Le tribunal estime tout d’abord que, contrairement à ce qu’ont affirmé les experts, la seule circonstance que le patient ait déjà été hospitalisé une première fois en urgence dix ans auparavant au centre hospitalier pour un angio-oedème de la luette « n’entraîne aucune obligation pour le service des urgences de l’établissement de santé d’organiser le suivi médical spécifique de sa maladie héréditaire, ni de prévoir, depuis cette date, une réserve particulière et continuellement renouvelée de Firazyr, premier médicament indiqué dans le traitement symptomatique des crises aiguës d’angio-oedèmes héréditaires, ni de Berinert, médicament inhibiteur de la C1 alors qu’il résulte du même rapport d’expertise que les hôpitaux ne sont pas obligés d’avoir ces traitements à disposition dans leur pharmacie à usage intérieur ».

En revanche, concernant les conditions de prise en charge du patient, le tribunal relève que celui-ci présentait déjà lors de sa première admission aux urgences des signes respiratoires et des difficultés à avaler, qu’il avait informé le médecin urgentiste de sa pathologie héréditaire et que la littérature médicale indique qu’une infection pharyngée est un facteur déclenchant d’angio-oedèmes dans 38 % des cas pour les patients atteints d’un déficit en C1-INH, qui peuvent survenir de manière fulgurante, ce qui implique l’administration préventive du traitement adéquat au regard de la balance bénéfice-risque et de l’évolution imprévisible de l’état de santé du patient. Dès lors, pour le tribunal, le seul diagnostic de pharyngite devait en lui-même alerter le médecin sur les dangers présentés par le patient au regard de sa pathologie et conduire à l’administration du Firazyr, sans même attendre le diagnostic du CREAK.

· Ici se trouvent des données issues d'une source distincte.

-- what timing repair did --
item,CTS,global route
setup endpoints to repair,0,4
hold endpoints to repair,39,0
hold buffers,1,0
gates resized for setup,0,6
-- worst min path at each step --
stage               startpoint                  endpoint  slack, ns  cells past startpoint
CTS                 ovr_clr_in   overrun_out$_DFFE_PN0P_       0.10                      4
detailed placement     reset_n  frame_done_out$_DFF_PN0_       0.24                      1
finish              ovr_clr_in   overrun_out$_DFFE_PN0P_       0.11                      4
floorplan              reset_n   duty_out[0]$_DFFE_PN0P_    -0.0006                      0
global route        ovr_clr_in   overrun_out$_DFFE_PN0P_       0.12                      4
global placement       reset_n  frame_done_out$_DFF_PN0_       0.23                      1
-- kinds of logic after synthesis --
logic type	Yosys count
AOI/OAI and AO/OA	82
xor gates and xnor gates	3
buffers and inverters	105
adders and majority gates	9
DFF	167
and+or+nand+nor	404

À ce titre, le tribunal estime que le fait que le médecin de garde du CREAK ait considéré qu’il ne s’agissait pas d’une crise d’angio-oedème bradykynique et n’ait pas préconisé l’injection préventive du traitement n’est pas de nature à exonérer l’établissement de sa responsabilité. Il en est de même du fait que le patient ne faisait pas l’objet d’un suivi médical particulier, ne possédait pas de carte le référençant au CREAK, ni de trousse de secours contenant du Firazyr et un médicament inhibiteur de la C1, comme sont censés en disposer les patients atteints par ce déficit.